Mind reading can present itself in our thoughts in lots of different ways, but here are some examples:
"I don't want to go to that party because no one will like me"
“He’s thinking that I failed”
“She thought I didn’t know what the project was about”
“I can’t wear this top because people will think that I look silly”
If used occasionally, mind reading can actually be a useful tool as it allows us to use people's body language and nonverbal reactions to give us an idea of what someone might be thinking. For example, if we tell someone something and their jaw drops, we can assume that they are surprised by what we have said. However, when we rely on mind reading too much, and when we don’t have sufficient evidence to back our assumptions, it can start to affect our thinking in a negative way.
How to Recognize If You Are Mind Reading
The first step towards reducing the amount you use mind reading is to become aware that you are doing it in the first place. One of the best ways to recognize if you are mind reading is to write down your thoughts or say them aloud. Sometimes even just doing this can help you see the holes in your thinking and give you a more objective stance.
Once you have these thoughts written down, you can identify if they are accurate or not by asking yourself the following questions:
How do I know that this person thinks that?
What evidence do I have to support my assumption?
What evidence do I have against my assumption?
By collecting the evidence for and against your assumptions about what other people are thinking, you can figure out which side has more evidence. This approach to weighing up the evidence on both sides will provide you with a more objective stance and will help you detect whether the thought is legitimate or not. It’s also important to consider the quality of the evidence that you have for each side. Getting someone else to look at your evidence can also be very helpful.
Another question to ask yourself is: does assuming something make it true? I can guarantee you that the answer will almost always be no.

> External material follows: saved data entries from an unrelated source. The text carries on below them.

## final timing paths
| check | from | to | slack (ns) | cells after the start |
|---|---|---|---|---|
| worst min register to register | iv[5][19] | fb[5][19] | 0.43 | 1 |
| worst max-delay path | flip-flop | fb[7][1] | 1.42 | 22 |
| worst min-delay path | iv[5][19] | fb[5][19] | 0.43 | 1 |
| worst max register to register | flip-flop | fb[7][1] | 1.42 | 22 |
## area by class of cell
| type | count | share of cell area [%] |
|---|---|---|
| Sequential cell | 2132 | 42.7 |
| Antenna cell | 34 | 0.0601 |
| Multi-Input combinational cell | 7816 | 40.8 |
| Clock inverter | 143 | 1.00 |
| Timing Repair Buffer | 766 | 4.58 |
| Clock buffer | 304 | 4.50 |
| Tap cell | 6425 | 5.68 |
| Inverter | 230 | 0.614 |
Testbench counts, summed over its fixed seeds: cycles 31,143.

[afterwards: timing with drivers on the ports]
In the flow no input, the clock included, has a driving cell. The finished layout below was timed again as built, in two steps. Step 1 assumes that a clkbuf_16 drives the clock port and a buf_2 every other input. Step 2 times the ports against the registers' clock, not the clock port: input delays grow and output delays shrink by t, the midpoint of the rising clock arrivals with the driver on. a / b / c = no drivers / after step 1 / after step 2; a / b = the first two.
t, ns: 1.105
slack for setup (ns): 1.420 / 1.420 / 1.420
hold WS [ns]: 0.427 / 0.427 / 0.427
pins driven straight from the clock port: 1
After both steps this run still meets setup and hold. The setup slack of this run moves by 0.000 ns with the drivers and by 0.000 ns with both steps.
What follows belongs to an exercise in optimizing a design on an open flow for small area; a production flow would make more cautious choices.
The RTL was checked by simulation tests, not by an equivalence proof against the original design.
Power figures rest on the tool's default switching activity, not on a simulated workload.

--- config.mk ---
export PLATFORM = sky130hd
export DESIGN_NAME = imu_frame_sync
export DESIGN_NICKNAME = imu_frame_sync
export VERILOG_FILES = /design/flow/design.v
export SDC_FILE = /design/flow/constraint.sdc
export NUM_CORES = 4
export LEC_CHECK = 0
export CAP_MARGIN = 20
export CORE_AREA = 5 5 315 315
export DIE_AREA = 0 0 320 320
export SLEW_MARGIN = 20
--- constraint.sdc ---
create_clock -name core_clock -period 5.0 [get_ports {clk}]
set_input_delay 1.0000 -clock core_clock [delete_from_list [all_inputs] [get_ports {clk}]]
set_output_delay 1.0000 -clock core_clock [all_outputs]
set_load 0.01 [all_outputs]
--- design.v ---
module frame_sync (
    input  wire         clk,
    input  wire         rst,
    input  wire         in_valid,
    input  wire [7:0]   in_data,
    output wire         in_ready,
    output wire         out_valid,
    input  wire         out_ready,
    output wire [287:0] out_frame,
    output wire         desync_evt,
    output wire [15:0]  desync_count
);
    localparam [7:0] SOF      = 8'h24;
    localparam [7:0] EOF      = 8'h23;
    localparam [5:0] LAST_IDX = 6'd35;
    reg [287:0] buf_q;         
    reg [5:0]   idx_q;         
    reg [287:0] out_frame_q;
    reg         out_valid_q;
    reg [15:0]  desync_count_q;
    reg         desync_evt_q;
    wire accept = in_valid && !out_valid_q;
    wire hunting = (idx_q == 6'd0);
    wire at_last = (idx_q == LAST_IDX);
    wire do_start = accept && hunting && (in_data == SOF);
    wire do_fill  = accept && !hunting && !at_last;
    wire do_emit  = accept && at_last && (in_data == EOF);
    wire do_drop  = accept && at_last && (in_data != EOF);
    wire do_take  = out_valid_q && out_ready;
    integer k;
    always @(posedge clk) begin
        if (do_start || do_fill || do_emit || do_drop) begin
            for (k = 0; k < 36; k = k + 1) begin
                if (idx_q == k[5:0])
                    buf_q[8*k +: 8] <= in_data;
            end
        end
    end
    always @(posedge clk) begin
        if (do_emit)
            out_frame_q <= {in_data, buf_q[279:0]};
    end
    always @(posedge clk) begin
        if (rst) begin
            idx_q          <= 6'd0;
            out_valid_q    <= 1'b0;
            desync_count_q <= 16'd0;
            desync_evt_q   <= 1'b0;
        end else begin
            desync_evt_q <= do_drop;
            if (do_start)
                idx_q <= 6'd1;
            else if (do_fill)
                idx_q <= idx_q + 6'd1;
            else if (do_emit || do_drop)
                idx_q <= 6'd0;
            if (do_emit)
                out_valid_q <= 1'b1;
            else if (do_take)
                out_valid_q <= 1'b0;
            if (do_drop && desync_count_q != 16'hFFFF)
                desync_count_q <= desync_count_q + 16'd1;
        end
    end
    assign in_ready     = !out_valid_q;
    assign out_valid    = out_valid_q;
    assign out_frame    = out_frame_q;
    assign desync_evt   = desync_evt_q;
    assign desync_count = desync_count_q;
endmodule
module field_decode (
    input  wire [287:0] frame,
    output wire [15:0]  status_raw,
    output wire [23:0]  gyro_x_raw,
    output wire [23:0]  gyro_y_raw,
    output wire [23:0]  gyro_z_raw,
    output wire [23:0]  acc_x_raw,
    output wire [23:0]  acc_y_raw,
    output wire [23:0]  acc_z_raw,
    output wire [23:0]  acc_hg_x_raw,
    output wire [15:0]  temp_raw,
    output wire [7:0]   sw_version,
    output wire [7:0]   frame_counter,
    output wire [15:0]  checksum_raw
);
    assign status_raw    = frame[55:40];     
    assign gyro_x_raw    = frame[87:64];     
    assign gyro_y_raw    = frame[111:88];    
    assign gyro_z_raw    = frame[135:112];   
    assign acc_x_raw     = frame[159:136];   
    assign acc_y_raw     = frame[183:160];   
    assign acc_z_raw     = frame[207:184];   
    assign acc_hg_x_raw  = frame[231:208];   
    assign temp_raw      = frame[247:232];   
    assign sw_version    = frame[255:248];   
    assign frame_counter = frame[263:256];   
    assign checksum_raw  = frame[279:264];   
endmodule
module status_decode (
    input  wire [15:0] status,
    output wire        high_g_sensor_in_all_axes,
    output wire        acc_x_ok,
    output wire        acc_y_ok,
    output wire        acc_z_ok,
    output wire        gyro_x_ok,
    output wire        gyro_y_ok,
    output wire        gyro_z_ok,
    output wire        sync_signal_exists,
    output wire        normal_mode,
    output wire        bit_mode,
    output wire        fault_mode,
    output wire        gyro_ranges_ok
);
    assign high_g_sensor_in_all_axes = status[4];
    assign acc_x_ok           = ~status[5];
    assign acc_y_ok           = ~status[6];
    assign acc_z_ok           = ~status[7];
    assign gyro_x_ok          = ~status[9];
    assign gyro_y_ok          = ~status[10];
    assign gyro_z_ok          = ~status[11];
    assign sync_signal_exists = ~status[12];
    assign normal_mode        = (status[14:13] == 2'b00);
    assign bit_mode           = status[13];
    assign fault_mode         = (status[14:13] == 2'b11);
    assign gyro_ranges_ok     = ~status[15];
endmodule
module scale_convert (
    input  wire [23:0] gyro_x_raw,
    input  wire [23:0] gyro_y_raw,
    input  wire [23:0] gyro_z_raw,
    input  wire [23:0] acc_x_raw,
    input  wire [23:0] acc_y_raw,
    input  wire [23:0] acc_z_raw,
    input  wire [23:0] acc_hg_x_raw,
    input  wire [15:0] temp_raw,
    output wire [23:0] gyro_x_s,
    output wire [23:0] gyro_y_s,
    output wire [23:0] gyro_z_s,
    output wire [23:0] acc_x_s,
    output wire [23:0] acc_y_s,
    output wire [24:0] acc_z_s,
    output wire [23:0] acc_hg_x_s,
    output wire [15:0] temp_tenths
);
    localparam signed [24:0] ONE_G = 25'sd32768;
    wire [23:0] acc_z_rec;
    srec24 u_gx (.raw(gyro_x_raw),   .value(gyro_x_s));
    srec24 u_gy (.raw(gyro_y_raw),   .value(gyro_y_s));
    srec24 u_gz (.raw(gyro_z_raw),   .value(gyro_z_s));
    srec24 u_ax (.raw(acc_x_raw),    .value(acc_x_s));
    srec24 u_ay (.raw(acc_y_raw),    .value(acc_y_s));
    srec24 u_az (.raw(acc_z_raw),    .value(acc_z_rec));
    srec24 u_hg (.raw(acc_hg_x_raw), .value(acc_hg_x_s));
    assign acc_z_s     = $signed({acc_z_rec[23], acc_z_rec}) - ONE_G;
    assign temp_tenths = temp_raw;
endmodule
module srec24 (
    input  wire [23:0] raw,
    output wire [23:0] value
);
    wire [23:0] magnitude = 24'hFFFFFF - raw + 24'd1;
    assign value = raw[23] ? (24'd0 - magnitude) : raw;
endmodule
module imu_frame_sync (
    input  wire         clk,
    input  wire         rst,
    input  wire         in_valid,
    input  wire [7:0]   in_data,
    output wire         in_ready,
    output wire         out_valid,
    input  wire         out_ready,
    output wire [287:0] out_frame,
    output wire [15:0]  status_raw,
    output wire [23:0]  gyro_x_raw,
    output wire [23:0]  gyro_y_raw,
    output wire [23:0]  gyro_z_raw,
    output wire [23:0]  acc_x_raw,
    output wire [23:0]  acc_y_raw,
    output wire [23:0]  acc_z_raw,
    output wire [23:0]  acc_hg_x_raw,
    output wire [15:0]  temp_raw,
    output wire [7:0]   sw_version,
    output wire [7:0]   frame_counter,
    output wire [15:0]  checksum_raw,
    output wire         high_g_sensor_in_all_axes,
    output wire         acc_x_ok,
    output wire         acc_y_ok,
    output wire         acc_z_ok,
    output wire         gyro_x_ok,
    output wire         gyro_y_ok,
    output wire         gyro_z_ok,
    output wire         sync_signal_exists,
    output wire         normal_mode,
    output wire         bit_mode,
    output wire         fault_mode,
    output wire         gyro_ranges_ok,
    output wire [23:0]  gyro_x_s,
    output wire [23:0]  gyro_y_s,
    output wire [23:0]  gyro_z_s,
    output wire [23:0]  acc_x_s,
    output wire [23:0]  acc_y_s,
    output wire [24:0]  acc_z_s,
    output wire [23:0]  acc_hg_x_s,
    output wire [15:0]  temp_tenths,
    output wire         desync_evt,
    output wire [15:0]  desync_count
);
    frame_sync u_sync (
        .clk          (clk),
        .rst          (rst),
        .in_valid     (in_valid),
        .in_data      (in_data),
        .in_ready     (in_ready),
        .out_valid    (out_valid),
        .out_ready    (out_ready),
        .out_frame    (out_frame),
        .desync_evt   (desync_evt),
        .desync_count (desync_count)
    );
    field_decode u_fields (
        .frame         (out_frame),
        .status_raw    (status_raw),
        .gyro_x_raw    (gyro_x_raw),
        .gyro_y_raw    (gyro_y_raw),
        .gyro_z_raw    (gyro_z_raw),
        .acc_x_raw     (acc_x_raw),
        .acc_y_raw     (acc_y_raw),
        .acc_z_raw     (acc_z_raw),
        .acc_hg_x_raw  (acc_hg_x_raw),
        .temp_raw      (temp_raw),
        .sw_version    (sw_version),
        .frame_counter (frame_counter),
        .checksum_raw  (checksum_raw)
    );
    status_decode u_status (
        .status                    (status_raw),
        .high_g_sensor_in_all_axes (high_g_sensor_in_all_axes),
        .acc_x_ok                  (acc_x_ok),
        .acc_y_ok                  (acc_y_ok),
        .acc_z_ok                  (acc_z_ok),
        .gyro_x_ok                 (gyro_x_ok),
        .gyro_y_ok                 (gyro_y_ok),
        .gyro_z_ok                 (gyro_z_ok),
        .sync_signal_exists        (sync_signal_exists),
        .normal_mode               (normal_mode),
        .bit_mode                  (bit_mode),
        .fault_mode                (fault_mode),
        .gyro_ranges_ok            (gyro_ranges_ok)
    );
    scale_convert u_scale (
        .gyro_x_raw   (gyro_x_raw),
        .gyro_y_raw   (gyro_y_raw),
        .gyro_z_raw   (gyro_z_raw),
        .acc_x_raw    (acc_x_raw),
        .acc_y_raw    (acc_y_raw),
        .acc_z_raw    (acc_z_raw),
        .acc_hg_x_raw (acc_hg_x_raw),
        .temp_raw     (temp_raw),
        .gyro_x_s     (gyro_x_s),
        .gyro_y_s     (gyro_y_s),
        .gyro_z_s     (gyro_z_s),
        .acc_x_s      (acc_x_s),
        .acc_y_s      (acc_y_s),
        .acc_z_s      (acc_z_s),
        .acc_hg_x_s   (acc_hg_x_s),
        .temp_tenths  (temp_tenths)
    );
endmodule
--- run.sh ---
#!/bin/bash
# synth_recipe.tcl (not shown) runs the flow's synth.tcl, then flattens the netlist and writes it again
# the make line also repeats each setting of config.mk as NAME=value (left out here)
make -C /OpenROAD-flow-scripts/flow DESIGN_CONFIG=/design/flow/config.mk WORK_HOME=/design/flow/orfs CLKGATE_MAP_FILE= SYNTH_SCRIPT=/design/flow/synth_recipe.tcl finish
==> out/results.tsv, run 1 <==
metric	value	unit
status	complete, no violations	
ys_seq_elements	592	
synth-main-ff-cell	edfxtp_1	
clk_pin_slew	0.06	ns
row_count	113	
place_ws	1.448	ns
core	95150	um2
fin_crit	3.850	ns
slew_headroom	38.93	%
start_kind	flip-flop	
drc	0	
setup_violations	0	
grt_util_met3	3.061	%
overflow	0	
powerDensity	333.7	nW/um2
postRouteAntennaNets	0	
power_leakage	0.009821	uW
crit_type	flip-flop to primary output	
cts_hold_buf	0	
die_width	320	um
synth.distinct_cells	46	
yosysWarnings	1	
drive_above_1_share	7.971	%
first_global_vias	11640	
clk_latency	0.61	ns
cts-buffers-inserted	60	
use_met1	14.35	%
cts_resized	0	
r2r_end	u_sync.buf_q[27]	
tns	0	ns
skew	0.01265	ns
grt_pass1_wl	88940	um
wirelength	65270	um
postPlaceCellArea	28050	um2
htreeDepth	2	
die_y	320	um
ff2ff_setup_slack	2.22	ns
antenna_found_initial	14	
synthToLayoutAreaGrowth	37.07	%
clock.fmax	0.2598	GHz
fin_ws	1.150	ns
arrival	2.85	ns
postLayoutCoreUtil	31.63	%
worst_pin_slew	0.9160	ns
r2r_start	u_sync.idx_q[0]	
hold_path_class	flip-flop to flip-flop	
dr_total_vias	11250	
post-cts-setup-buffers	0	
port_buffers	747	
hold_violations	0	
vdd_drop_max	0.0002297	V
finalWeightedCongestion	0.7786	
syn_inst	1223	
viasPerCell	3.816	
cts_tree	done	
clock_path_buffers	3	
first_iter_violations	986	
post_drt_wl_per_cell	22.13	um
nNetsFinal	1649	
dp_hpwl	46140	um
crit_path_start	u_sync.out_frame_q[204]	
fin_area	30090	um2
ff2ff_path_depth	5	
fill_cells	9096	
start_util	23.07	%
grt_util_all_layers	11.91	%
busiest_layer	met2	
yosysSeqAreaShare	79.88	%
syn_area	21950	um2
worstPathRequired	4.00	ns
dr.pass1.iters	5	
pin_count	748	
cts_root_buffer	clkbuf_16	
end_kind	primary output	
endpoint	acc_z_s[24]	
async_reset_ff_share	0	%
slew_violations	0	
numClockSinks	592	
path_max_fanout	4	
grt_use_met2	21.42	%
multi_input_area	1246	um2
max_cap_viol_count	0	
rsz0062_at_grt	no	
grt_max_degree	126	
register_area	17540	um2
p_total	10040	uW
period_share	76.99	%
synth-edff-count	568	
dieArea	102400	um2
synth_area_per_cell	17.95	um2
==> metrics by stage <==
step                instances  hold slack [ns]
floorplan                1223           0.4003
global placement         2834           0.4017
detailed placement       2834           0.4045
CTS                      2946           0.4115
global route             2947           0.4205
finish                   2949           0.4112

Once you have weighed up the evidence you have, the next step is to let the thought go. Stop thinking about it and dwelling on it, because most of the time we won’t know what other people are thinking. Most of us are unable to know what someone else is thinking unless it is communicated to us by that person.
Effective Communication Strategies
The best way to rely less on mind reading and to better understand what other people are thinking is to communicate effectively with them. We can only really know what someone is thinking if they tell us directly—otherwise, we are basing our actions on an assumption, and often that assumption is incorrect.
By putting in the effort to understand someone more, we can better understand what they are thinking without jumping to conclusions. Some of the most effective ways you can do this are:
Be more self-aware — The more you understand your own thoughts, beliefs, reactions, and emotions, the better you will be able to empathize with others.
Ask questions — If you’re unsure of what someone is thinking or feeling, the best way to find out is just to ask. Try using the following questions if you’re stuck: “What’s on your mind?” or “How do you feel?” or “What do you think about…?”
Put yourself in their shoes — The practice of putting yourself in someone else's shoes and trying to understand their perspective can be a great way to understand why someone may be thinking or feeling a certain way, which might not be the same as ourselves.
Clarify things — To make sure you correctly understand what someone is saying, make sure you clarify things with them. You can repeat back what they’ve said by asking “so what you're saying is…?”. This ensures that you accurately understand what that person is saying, and it also shows them that you’ve been paying attention and are actively listening to them.
Mind reading can be difficult to identify, so if you’re looking for some additional support in managing these thoughts, we recommend reaching out to a qualified CBT therapist. By working with a CBT therapist, you will be supported through identifying when you are mind reading, and restructuring your thoughts into more logical, objective, and positive ways of thinking.